__DATA TO PROCESS__
### src/rtl/prog_loader.sv
`default_nettype none
// ============================================================================
//  Module      : prog_loader
//  Description : UART (8N1) program loader. It receives a one-byte word count
//                N followed by N little-endian 32-bit words and writes them
//                to the instruction memory. The datapath is held in reset
//                until the whole program has arrived.
//
//  Ports
//    clk          in   1   system clock, all state on the rising edge
//    reset        in   1   asynchronous active-high reset
//    rx           in   1   UART serial input (idle high, 8N1, LSB first)
//    imem_we      out  1   one-cycle instruction-memory write strobe
//    imem_addr    out  6   word address (instruction-memory addr[7:2])
//    imem_wdata   out  32  assembled instruction word
//    core_reset   out  1   high holds the datapath in reset
//    load_done    out  1   high once the program is completely loaded
//    frame_err    out  1   sticky framing-error flag
//    words_loaded out  7   number of words written to memory
//
//  Revision    : 1.0 - initial release
// ============================================================================
module prog_loader #(
    parameter int CLKS_PER_BIT = 868,
    parameter int DEPTH        = 64
) (
    input  logic        clk,
    input  logic        reset,
    input  logic        rx,
    output logic        imem_we,
    output logic [5:0]  imem_addr,
    output logic [31:0] imem_wdata,
    output logic        core_reset,
    output logic        load_done,
    output logic        frame_err,
    output logic [6:0]  words_loaded
);

    // ------------------------------------------------------------------------
    // Constants
    // ------------------------------------------------------------------------
    localparam int c_CNT_W = (CLKS_PER_BIT > 1) ? $clog2(CLKS_PER_BIT) : 1;
    localparam int c_HALF  = CLKS_PER_BIT / 2;

    localparam logic [c_CNT_W-1:0] c_FULL_M1 = c_CNT_W'(CLKS_PER_BIT - 1);
    // Guard against CLKS_PER_BIT < 2, where the half-bit point would be zero.
    localparam logic [c_CNT_W-1:0] c_HALF_M1 = c_CNT_W'((c_HALF > 0) ? (c_HALF - 1) : 0);
    localparam logic [5:0]         c_ADDR_MAX = 6'(DEPTH - 1);
    localparam logic [8:0]         c_DEPTH9   = 9'(DEPTH);
    localparam logic [6:0]         c_WL_MAX   = 7'(DEPTH);

    // ------------------------------------------------------------------------
    // State encodings
    // ------------------------------------------------------------------------
    typedef enum logic [1:0] {
        RX_IDLE  = 2'd0,
        RX_START = 2'd1,
        RX_DATA  = 2'd2,
        RX_STOP  = 2'd3
    } rx_state_t;

    typedef enum logic [1:0] {
        L_HDR  = 2'd0,
        L_LOAD = 2'd1,
        L_DONE = 2'd2,
        L_ERR  = 2'd3
    } ld_state_t;

    // ------------------------------------------------------------------------
    // Receiver signals
    // ------------------------------------------------------------------------
    logic               r_rx_meta;
    logic               r_rx_sync;
    logic               r_rx_prev;
    rx_state_t          r_rx_state;
    rx_state_t          w_rx_next;
    logic [c_CNT_W-1:0] r_clk_cnt;
    logic [2:0]         r_bit_cnt;
    logic [7:0]         r_shift;
    logic [7:0]         r_byte;
    logic               r_byte_valid;
    logic               r_rx_ferr;
    logic               w_fall;
    logic               w_tick;

    // ------------------------------------------------------------------------
    // Loader signals
    // ------------------------------------------------------------------------
    ld_state_t          r_ld_state;
    ld_state_t          w_ld_next;
    logic [7:0]         r_n;
    logic [7:0]         r_word_idx;
    logic [1:0]         r_byte_idx;
    logic [23:0]        r_partial;
    logic               r_we;
    logic               r_last_wr;
    logic [5:0]         r_addr;
    logic [31:0]        r_wdata;
    logic [6:0]         r_words_loaded;
    logic               r_load_done;
    logic               r_core_reset;
    logic               r_frame_err;
    logic               w_word_done;
    logic               w_in_range;
    logic               w_last;

    // ------------------------------------------------------------------------
    // Input synchronizer. The extra r_rx_prev stage gives a clean edge detect
    // on the synchronized signal; all three flops reset to the idle level so
    // no false start bit is seen right after reset release.
    // ------------------------------------------------------------------------
    always_ff @(posedge clk or posedge reset) begin
        if (reset) begin
            r_rx_meta <= 1'b1;
            r_rx_sync <= 1'b1;
            r_rx_prev <= 1'b1;
        end else begin
            r_rx_meta <= rx;
            r_rx_sync <= r_rx_meta;
            r_rx_prev <= r_rx_sync;
        end
    end

    assign w_fall = r_rx_prev & ~r_rx_sync;
    // The start bit is checked at its midpoint; every later bit one full bit
    // period after the previous sample, so samples stay centred.
    assign w_tick = (r_rx_state == RX_START) ? (r_clk_cnt == c_HALF_M1)
                                             : (r_clk_cnt == c_FULL_M1);

    // ------------------------------------------------------------------------
    // Receiver FSM: state register
    // ------------------------------------------------------------------------
    always_ff @(posedge clk or posedge reset) begin
        if (reset) begin
            r_rx_state <= RX_IDLE;
        end else begin
            r_rx_state <= w_rx_next;
        end
    end

    // ------------------------------------------------------------------------
    // Receiver FSM: next state
    // ------------------------------------------------------------------------
    always_comb begin
        w_rx_next = r_rx_state;
        case (r_rx_state)
            RX_IDLE: begin
                if (w_fall) begin
                    w_rx_next = RX_START;
                end
            end
            RX_START: begin
                if (w_tick) begin
                    // High at mid start bit is a glitch, not a character.
                    w_rx_next = r_rx_sync ? RX_IDLE : RX_DATA;
                end
            end
            RX_DATA: begin
                if (w_tick && (r_bit_cnt == 3'd7)) begin
                    w_rx_next = RX_STOP;
                end
            end
            RX_STOP: begin
                if (w_tick) begin
                    w_rx_next = RX_IDLE;
                end
            end
            default: w_rx_next = RX_IDLE;
        endcase
    end

    // ------------------------------------------------------------------------
    // Receiver datapath: bit timing, shift register, byte / error pulses
    // ------------------------------------------------------------------------
    always_ff @(posedge clk or posedge reset) begin
        if (reset) begin
            r_clk_cnt    <= '0;
            r_bit_cnt    <= 3'd0;
            r_shift      <= 8'd0;
            r_byte       <= 8'd0;
            r_byte_valid <= 1'b0;
            r_rx_ferr    <= 1'b0;
        end else begin
            r_byte_valid <= 1'b0;
            r_rx_ferr    <= 1'b0;
            case (r_rx_state)
                RX_IDLE: begin
                    r_clk_cnt <= '0;
                    r_bit_cnt <= 3'd0;
                end
                RX_START: begin
                    r_clk_cnt <= w_tick ? '0 : r_clk_cnt + 1'b1;
                end
                RX_DATA: begin
                    if (w_tick) begin
                        r_clk_cnt <= '0;
                        r_shift   <= {r_rx_sync, r_shift[7:1]};
                        r_bit_cnt <= r_bit_cnt + 3'd1;
                    end else begin
                        r_clk_cnt <= r_clk_cnt + 1'b1;
                    end
                end
                RX_STOP: begin
                    if (w_tick) begin
                        r_clk_cnt <= '0;
                        if (r_rx_sync) begin
                            r_byte_valid <= 1'b1;
                            r_byte       <= r_shift;
                        end else begin
                            r_rx_ferr <= 1'b1;
                        end
                    end else begin
                        r_clk_cnt <= r_clk_cnt + 1'b1;
                    end
                end
                default: begin
                    r_clk_cnt <= '0;
                end
            endcase
        end
    end

    // ------------------------------------------------------------------------
    // Loader decode
    // ------------------------------------------------------------------------
    assign w_word_done = r_byte_valid && (r_ld_state == L_LOAD) && (r_byte_idx == 2'd3);
    assign w_in_range  = ({1'b0, r_word_idx} < c_DEPTH9);
    assign w_last      = (({1'b0, r_word_idx} + 9'd1) == {1'b0, r_n});

    // ------------------------------------------------------------------------
    // Loader FSM: state register
    // ------------------------------------------------------------------------
    always_ff @(posedge clk or posedge reset) begin
        if (reset) begin
            r_ld_state <= L_HDR;
        end else begin
            r_ld_state <= w_ld_next;
        end
    end

    // ------------------------------------------------------------------------
    // Loader FSM: next state
    // ------------------------------------------------------------------------
    always_comb begin
        w_ld_next = r_ld_state;
        case (r_ld_state)
            L_HDR: begin
                if (r_byte_valid) begin
                    w_ld_next = (r_byte == 8'd0) ? L_DONE : L_LOAD;
                end else if (r_rx_ferr) begin
                    w_ld_next = L_ERR;
                end
            end
            L_LOAD: begin
                if (r_rx_ferr) begin
                    w_ld_next = L_ERR;
                end else if (r_we && r_last_wr) begin
                    // Last word written: finish after its strobe cycle.
                    w_ld_next = L_DONE;
                end else if (w_word_done && w_last && !w_in_range) begin
                    // Last word discarded: no strobe to wait for.
                    w_ld_next = L_DONE;
                end
            end
            L_DONE:  w_ld_next = L_DONE;
            L_ERR:   w_ld_next = L_ERR;
            default: w_ld_next = L_ERR;
        endcase
    end

    // ------------------------------------------------------------------------
    // Loader datapath: word assembly, write strobe, address and counters
    // ------------------------------------------------------------------------
    always_ff @(posedge clk or posedge reset) begin
        if (reset) begin
            r_n            <= 8'd0;
            r_word_idx     <= 8'd0;
            r_byte_idx     <= 2'd0;
            r_partial      <= 24'd0;
            r_we           <= 1'b0;
            r_last_wr      <= 1'b0;
            r_addr         <= 6'd0;
            r_wdata        <= 32'd0;
            r_words_loaded <= 7'd0;
        end else begin
            r_we      <= 1'b0;
            r_last_wr <= 1'b0;

            if ((r_ld_state == L_HDR) && r_byte_valid) begin
                r_n        <= r_byte;
                r_word_idx <= 8'd0;
                r_byte_idx <= 2'd0;
            end else if (w_word_done) begin
                r_word_idx <= r_word_idx + 8'd1;
                r_byte_idx <= 2'd0;
                // Out-of-range words are counted but leave wdata untouched,
                // so it keeps showing the last word actually written.
                if (w_in_range) begin
                    r_we      <= 1'b1;
                    r_last_wr <= w_last;
                    r_wdata   <= {r_byte, r_partial};
                end
            end else if (r_byte_valid && (r_ld_state == L_LOAD)) begin
                case (r_byte_idx)
                    2'd0:    r_partial[7:0]   <= r_byte;
                    2'd1:    r_partial[15:8]  <= r_byte;
                    default: r_partial[23:16] <= r_byte;
                endcase
                r_byte_idx <= r_byte_idx + 2'd1;
            end

            // Address and count advance at the end of the strobe cycle so
            // they are stable while imem_we is high.
            if (r_we) begin
                if (r_addr != c_ADDR_MAX) begin
                    r_addr <= r_addr + 6'd1;
                end
                if (r_words_loaded != c_WL_MAX) begin
                    r_words_loaded <= r_words_loaded + 7'd1;
                end
            end
        end
    end

    // ------------------------------------------------------------------------
    // Status outputs registered from the next state so they change exactly
    // with the state and never glitch.
    // ------------------------------------------------------------------------
    always_ff @(posedge clk or posedge reset) begin
        if (reset) begin
            r_load_done  <= 1'b0;
            r_core_reset <= 1'b1;
            r_frame_err  <= 1'b0;
        end else begin
            r_load_done  <= (w_ld_next == L_DONE);
            r_core_reset <= (w_ld_next != L_DONE);
            if (w_ld_next == L_ERR) begin
                r_frame_err <= 1'b1;
            end
        end
    end

    assign imem_we      = r_we;
    assign imem_addr    = r_addr;
    assign imem_wdata   = r_wdata;
    assign core_reset   = r_core_reset;
    assign load_done    = r_load_done;
    assign frame_err    = r_frame_err;
    assign words_loaded = r_words_loaded;

endmodule
`default_nettype wire
## config.mk

```make
export PLATFORM = sky130hd
export DESIGN_NAME = crypto_block_endpoint_flat
export DESIGN_NICKNAME = d
export VERILOG_FILES = /design/src/rtl/crypto_block_endpoint_if.sv /design/src/rtl/crypto_block_endpoint.sv /design/src/flat_wrapper.sv
export SDC_FILE = /design/constraint.sdc
export NUM_CORES = 1
export LEC_CHECK = 0
export BUFFER_PORTS_ARGS = -buffer_cell sky130_fd_sc_hd__buf_2
export CORE_AREA = 2 2 304 306
export CTS_BUF_LIST = sky130_fd_sc_hd__clkbuf_4 sky130_fd_sc_hd__clkbuf_8 sky130_fd_sc_hd__clkbuf_16
export CTS_CLUSTER_DIAMETER = 40
export DETAILED_ROUTE_END_ITERATION = 6
export DIE_AREA = 0 0 306 308
export PLACE_DENSITY_LB_ADDON = 0.12
export SLEW_MARGIN = 20
export SYNTH_ARGS = -nofsm -noshare
export SYNTH_HDL_FRONTEND = slang
export SYNTH_SLANG_ARGS = --single-unit
export TNS_END_PERCENT = 20
```

## constraint.sdc

```tcl
create_clock -name crypto_clk -period 1.9 [get_ports crypto_clk]
set_input_delay 0.095 -clock crypto_clk [delete_from_list [all_inputs] [get_ports crypto_clk]]
set_output_delay 0.095 -clock crypto_clk [all_outputs]
set_load 0.005 [all_outputs]
```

__WHAT THIS TASK INVOLVES__
A single number is the whole answer: how many lines of the records contain the word "cycle".

__OUTPUT__
3